Gaussian field model for polar fluids as a function of density and polarization: toward a model for water

TL;DR

This paper introduces a Gaussian field model for polar fluids that captures key dielectric and structural features of water, offering a computationally efficient alternative to existing models.

Contribution

It develops a simple Gaussian field framework based on density and polarization to model water's dielectric properties and structure, addressing computational challenges of explicit models.

Findings

Captures quasi-resonant longitudinal dielectric susceptibility

Reproduces two maxima in the structure factor

Provides a computationally efficient modeling approach

Abstract

This work is concerned with a simple model for a polar fluid, a Gaussian field model based on the excess density and on the polarization. It is a convenient framework to implement the dielectric properties of correlated liquids that stem from nanometric correlations between molecules.

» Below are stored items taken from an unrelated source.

`config.mk`:
```
export PLATFORM = sky130hd
export DESIGN_NAME = hcc_front
export DESIGN_NICKNAME = d
export VERILOG_FILES = /design/src/hyperspherical_coordinate_converter_unit_macros.svh /design/src/hcc_pkg.sv /design/src/hcc_front.sv
export SDC_FILE = /design/constraint.sdc
export NUM_CORES = 1
export LEC_CHECK = 0
export ABC_AREA = 1
export BUFFER_PORTS_ARGS = -buffer_cell sky130_fd_sc_hd__buf_2
export CAP_MARGIN = 20
export CORE_UTILIZATION = 40
export CTS_CLUSTER_DIAMETER = 200
export DETAILED_ROUTE_END_ITERATION = 8
export MAX_ROUTING_LAYER = met4
export PLACE_DENSITY = 0.87
export SETUP_SLACK_MARGIN = 0.4
export SKIP_LAST_GASP = 1
export SYNTH_ARGS = -nofsm -noshare
export SYNTH_HDL_FRONTEND = slang
export SYNTH_SLANG_ARGS = --single-unit
```
`constraint.sdc`:
```
create_clock -name clk -period 8.3 [get_ports clk]
set_input_delay 1.66 -clock clk [delete_from_list [all_inputs] [get_ports clk]]
set_output_delay 1.66 -clock clk [all_outputs]
set_load 0.02 [all_outputs]
```
`src/hyperspherical_coordinate_converter_unit_macros.svh`:
```
`ifndef HYPERSPHERICAL_COORDINATE_CONVERTER_UNIT_MACROS_SVH
`define HYPERSPHERICAL_COORDINATE_CONVERTER_UNIT_MACROS_SVH

// checked while out of reset
`define HCC_ASSERT(lbl, prop, msg) \
  lbl: assert property (@(posedge clk) disable iff (rst) prop) else $error(msg);

// checked on every edge, reset included
`define HCC_ASSERT_ALWAYS(lbl, prop, msg) \
  lbl: assert property (@(posedge clk) prop) else $error(msg);

`endif

```
`src/hcc_pkg.sv`:
```
`timescale 1ns / 1ps
`default_nettype none

package hcc_pkg;

  localparam int MAX_DIMS_DEF    = 16;
  localparam int VALUE_WIDTH_DEF = 24;
  localparam int DIMS_W          = 5;
  localparam int QUEUE_DEPTH     = 4;
  localparam int CORDIC_STEPS    = 30;
  localparam int STEP_W          = 5;
  localparam int ANG_W           = 36;
  localparam int TRIG_W          = 33;

  localparam logic [DIMS_W-1:0] DIMS_RESET = DIMS_W'(2);
  localparam logic              ADDR_DIMS  = 1'b0;

  localparam logic DIR_TO_POLAR = 1'b0;
  localparam logic DIR_TO_CART  = 1'b1;

  localparam logic signed [ANG_W-1:0]  PI_Q30       = 36'sd3373259426;
  localparam logic signed [ANG_W-1:0]  HALF_PI_Q30  = 36'sd1686629713;
  localparam logic signed [ANG_W-1:0]  TWO_PI_Q30   = 36'sd6746518852;
  localparam logic signed [TRIG_W-1:0] GAIN_INV_Q30 = 33'sd652032874;

  typedef struct packed {
    logic              dir;
    logic              last;
    logic [DIMS_W-1:0] n;
    logic [DIMS_W-1:0] pos;
  } hcc_ctrl_t;

  function automatic logic [ANG_W-1:0] atan_q30(input logic [STEP_W-1:0] i);
    logic [ANG_W-1:0] r;
    unique case (i)
      5'd0:  r = 36'd843314857;
      5'd1:  r = 36'd497837830;
      5'd2:  r = 36'd263043837;
      5'd3:  r = 36'd133525159;
      5'd4:  r = 36'd67021687;
      5'd5:  r = 36'd33543516;
      5'd6:  r = 36'd16775851;
      5'd7:  r = 36'd8388437;
      5'd8:  r = 36'd4194283;
      5'd9:  r = 36'd2097149;
      5'd10: r = 36'd1048576;
      5'd11: r = 36'd524288;
      5'd12: r = 36'd262144;
      5'd13: r = 36'd131072;
      5'd14: r = 36'd65536;
      5'd15: r = 36'd32768;
      5'd16: r = 36'd16384;
      5'd17: r = 36'd8192;
      5'd18: r = 36'd4096;
      5'd19: r = 36'd2048;
      5'd20: r = 36'd1024;
      5'd21: r = 36'd512;
      5'd22: r = 36'd256;
      5'd23: r = 36'd128;
      5'd24: r = 36'd64;
      5'd25: r = 36'd32;
      5'd26: r = 36'd16;
      5'd27: r = 36'd8;
      5'd28: r = 36'd4;
      5'd29: r = 36'd2;
      default: r = '0;
    endcase
    return r;
  endfunction

endpackage

`default_nettype wire

```
`src/hcc_front.sv`:
```
`timescale 1ns / 1ps
`default_nettype none

module hcc_front #(
  parameter int MAX_DIMS    = 16,
  parameter int VALUE_WIDTH = 24
) (
  input  logic                          clk,
  input  logic                          rst,
  input  logic                          psel,
  input  logic                          penable,
  input  logic                          pwrite,
  input  logic [2:0]                    paddr,
  input  logic [31:0]                   pwdata,
  output logic [31:0]                   prdata,
  output logic                          pready,
  input  logic                          s_tvalid,
  output logic                          s_tready,
  input  logic [VALUE_WIDTH-1:0]        s_value,
  input  logic                          s_tuser,
  output logic                          q_push,
  output logic [VALUE_WIDTH-1:0]        q_value,
  output hcc_pkg::hcc_ctrl_t            q_ctrl,
  input  logic                          q_full
);
  import hcc_pkg::*;

  logic [DIMS_W-1:0] dims;
  logic [DIMS_W-1:0] load_count;
  logic              dir_latch;
  logic [DIMS_W-1:0] n_eff, pos;
  logic              dir_now, is_last;

  assign pready   = 1'b1;
  assign prdata   = (paddr[2] == ADDR_DIMS) ? 32'(dims) : '0;
  assign s_tready = !q_full;
  assign q_push   = s_tvalid && s_tready;

  always_comb begin
    if (dims == '0) begin
      n_eff = DIMS_W'(1);
    end else if (32'(dims) > MAX_DIMS) begin
      n_eff = DIMS_W'(MAX_DIMS);
    end else begin
      n_eff = dims;
    end
    // a shortened vector lands its item on the last slot
    pos     = (load_count >= n_eff) ? n_eff - 1'b1 : load_count;
    is_last = (pos + 1'b1 == n_eff);
    dir_now = (load_count == '0) ? s_tuser : dir_latch;
  end

  assign q_value     = s_value;
  assign q_ctrl.dir  = dir_now;
  assign q_ctrl.last = is_last;
  assign q_ctrl.n    = n_eff;
  assign q_ctrl.pos  = pos;

  always_ff @(posedge clk) begin
    if (rst) begin
      dims       <= DIMS_RESET;
      load_count <= '0;
      dir_latch  <= DIR_TO_POLAR;
    end else begin
      if (psel && penable && pwrite && pready && paddr[2] == ADDR_DIMS) begin
        dims <= pwdata[DIMS_W-1:0];
      end
      if (q_push) begin
        dir_latch  <= dir_now;
        load_count <= is_last ? '0 : pos + 1'b1;
      end
    end
  end

endmodule

`default_nettype wire

```
==> results.tsv <==
metric	value	unit
status	finished, final reports clean	
Post-Layout Cell Count	273	
static leakage power	0.779	nW
Core ar.	0.00342	sq mm
TritonCTS clock tree	yes	
power per cell area	212	mW/mm^2
Clock Tree Root	clkbuf_4	
nets@finish	302	
DRC Markers	0	
crit end category	output port	
Die X	62.5	um
startpoint types	flop	
placed cells	269	
final setup fails	0	
worst hold start	dims[0]	
Clock Latency Late Sink	0.26	ns
Worst Skew	0.00219	ns
RSZ-0062 raised after global routing	no	
hpwl dp	2.18	mm
total CTS buffers	3	
# hold bufs at CTS	0	
Yosys cell types	26	
Hold Path End	dims[0]	
fmax	202	MHz
grt ovf	0	
YS warnings	0	
Cell Int Power	139	uW
IO Pins	138	
CP Class	flop to output port	
Seq pwr share	21.4	%
Mapped Cells	220	
initial core utilization	42.8	%
Inserted Diodes	0	
first-pass GRT wire length	4.37	mm
htree depth	1	
count of state elements after synthesis	11	
slowest cell on the critical path	dfxtp_1	
post-CTS setup buffers	0	
crit-path cells	nor2_1 > inv_1 > ha_1 > nand2_1 > nand2_1 > a21oi_4 > nand2_4 > nand2_1 > nand2_1 > ha_1 > xor2_1 > a21oi_1 > nand2_1 > nor2_2 > nand3_2 > nor2_1 > buf_2	
Gate power share	66.5	%
initial antenna violation count	0	
initial drt markers	29	
fraction of layout cells with a size suffix above 1	24.7	%
maximum net fanout on the critical path	8	
largest net degree at the start of global routing	11	
Total GRT Usage	13.8	%
cts repair resizes	0	
Vias/cell	4.46	
WHS Path Cells	2	
Design Area, Final	0.00139	sq mm
CP peak stage delay	0.38	ns
worst r2r src	dims[4]	
final hold vios	0	
clock sinks	11	
register area share after synthesis	15.1	%
worst hold slack	0.498	ns
R2R Path End	load_count[4]	
final core utilization	40.7	%
Die Y	62.5	um
R2R depth	17	
TNS Setup	0	ns
crit-path most repeated cell	nand2_1	
post-route minimum period	4.95	ns
clock buffer depth	2	
min-delay worst type	flop to flop	
switching part of the total	52.8	%
Psw	156	uW
post-route ant nets	0	
IO Port Bufs	32	
period utilisation layout	59.6	%
Final Max Slew Viols	0	
clk slew on worst S/H paths	0.07	ns
max-cap violations	0	
Syn Area/Cell	6.65	sq um
WL/cell	9.49	um
Critical Path AT	3.29	ns
Rows	21	
DIE AREA	0.00390	sq mm
peak supply drop	0.105	mV
vias in the first global route	1005	
CP required	6.64	ns
WL final	2.59	mm
flop-to-flop setup slack	5.22	ns
fillers	385	
GPL Wtd Cong	0.909	
Layout area overhead	-4.96	%
Synth Cell Area	0.00146	sq mm
vias post-DR	1218	
drt pass-1 iters	5	
clock power share	12.0	%
Placed Area	0.00136	sq mm
placed cells by master, fill, tap and decap left out, types with 2 or more instances in the layout:
master and instances:
a21oi_1 13, nand3_1 16, nand3_2 5, o21bai_1 5
o21ai_0 6, nand2_4 3, nor2_1 15, dfxtp_1 11
ha_1 7, and3_1 2, conb_1 28, inv_1 23
buf_2 32, nand3b_1 3, nand2_1 37, inv_2 3
clkbuf_4 3, nand2_2 6
worst max-delay path by stage:
stage	start	slack, ns	to	cells past startpoint
2_1_floorplan	dims[4]	3.62	q_ctrl[10]	17
3_3_place_gp	dims[4]	3.68	q_ctrl[10]	17
3_5_place_dp	dims[4]	3.62	q_ctrl[10]	17
4_1_cts	dims[4]	3.33	q_ctrl[10]	17
5_1_grt	dims[4]	3.01	q_ctrl[10]	17
6_report	dims[4]	3.35	q_ctrl[10]	17
cells in the mapped netlist (all sizes together):
cell type / instances / area (sq um)
a21oi: 14 / 81.3
and3: 2 / 12.5
buf: 54 / 405
conb: 2 / 7.51
dfxtp: 11 / 220
dlygate4sd1: 1 / 8.76
ha: 7 / 87.6
inv: 27 / 104
nand2: 46 / 210
nand3: 21 / 130
nand3b: 3 / 22.5
nor2: 16 / 62.6
nor3: 1 / 5.00
o211ai: 1 / 7.51
o21ai: 7 / 35.0
o21bai: 5 / 37.5
xor2: 2 / 25.0
cell families after synthesis:
logic type,count (synthesis),synth area share (%)
flip-flops,11,15.1
adder cells (fa/ha/maj),7,5.99
XOR/XNOR,2,1.71
AO/OA/AOI/OAI,27,11.0
AND/OR/NAND/NOR,89,30.3
buffers and inverters,82,35.4
other,2,0.513
critical path, delay by kind of cell (launching register included):
family	cells	cell delay, ns
flops	1	0.38
compound gates	2	0.39
simple gates	10	1.16
buf+inv	2	0.28
xor+xnor	1	0.17
fa+ha+maj	2	0.66
metal layers:
layer / vias to the layer above / track usage [%] / share of wire (%)
li1: 629 / - / -
met4: 0 / 2.91 / 0.62
met5: - / - / 0
met3: 4 / 3.47 / 7.1
met2: 52 / 22.6 / 47
met1: 533 / 17.2 / 45
power groups by stage:
stage	clock network, mW	registers [mW]	logic [mW]
final	0.0355	0.0632	0.196
after global routing	0.0396	0.0642	0.219
after CTS	0.0368	0.0633	0.197
after detailed placement	0	0.0645	0.196
after global placement	0	0.0642	0.192
after floorplan	0	0.0626	0.187
flip-flops by register name (all words and copies together), names as in the netlist:
name and flops:
dir_latch 1, dims 5, load_count 5
through the flow:
| step | power [mW] | setup slack (ns) |
|---|---|---|
| 2_1_floorplan | 0.250 | 3.62 |
| 3_3_place_gp | 0.256 | 3.68 |
| 3_5_place_dp | 0.261 | 3.62 |
| 4_1_cts | 0.297 | 3.33 |
| 5_1_grt | 0.323 | 3.01 |
| 6_report | 0.295 | 3.35 |
final cells by class:
class,count,area (sq um),share of cell area [%]
Clock buffer,4,26.3,1.89
Inverter,27,104,7.47
Multi-Input combinational cell,153,822,59.1
Sequential cell,11,220,15.8
Tap cell,46,57.6,4.14
Timing Repair Buffer,32,160,11.5
No activity file was read; power rests on OpenSTA's default activity.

It allows to study the effects of coupling terms between density and polarization on the structure of the fluid. Despite the simplicity of such a model, it can capture some interesting features of the response functions of water such as the quasi-resonant longitudinal dielectric susceptibility or the presence of two maxima in the structure factor. Explicit models of water generate extremely high computational cost and implicit models sometimes fail to treat properly the electrostatic interactions. A Gaussian field theory could therefore be an interesting alternative to describe water.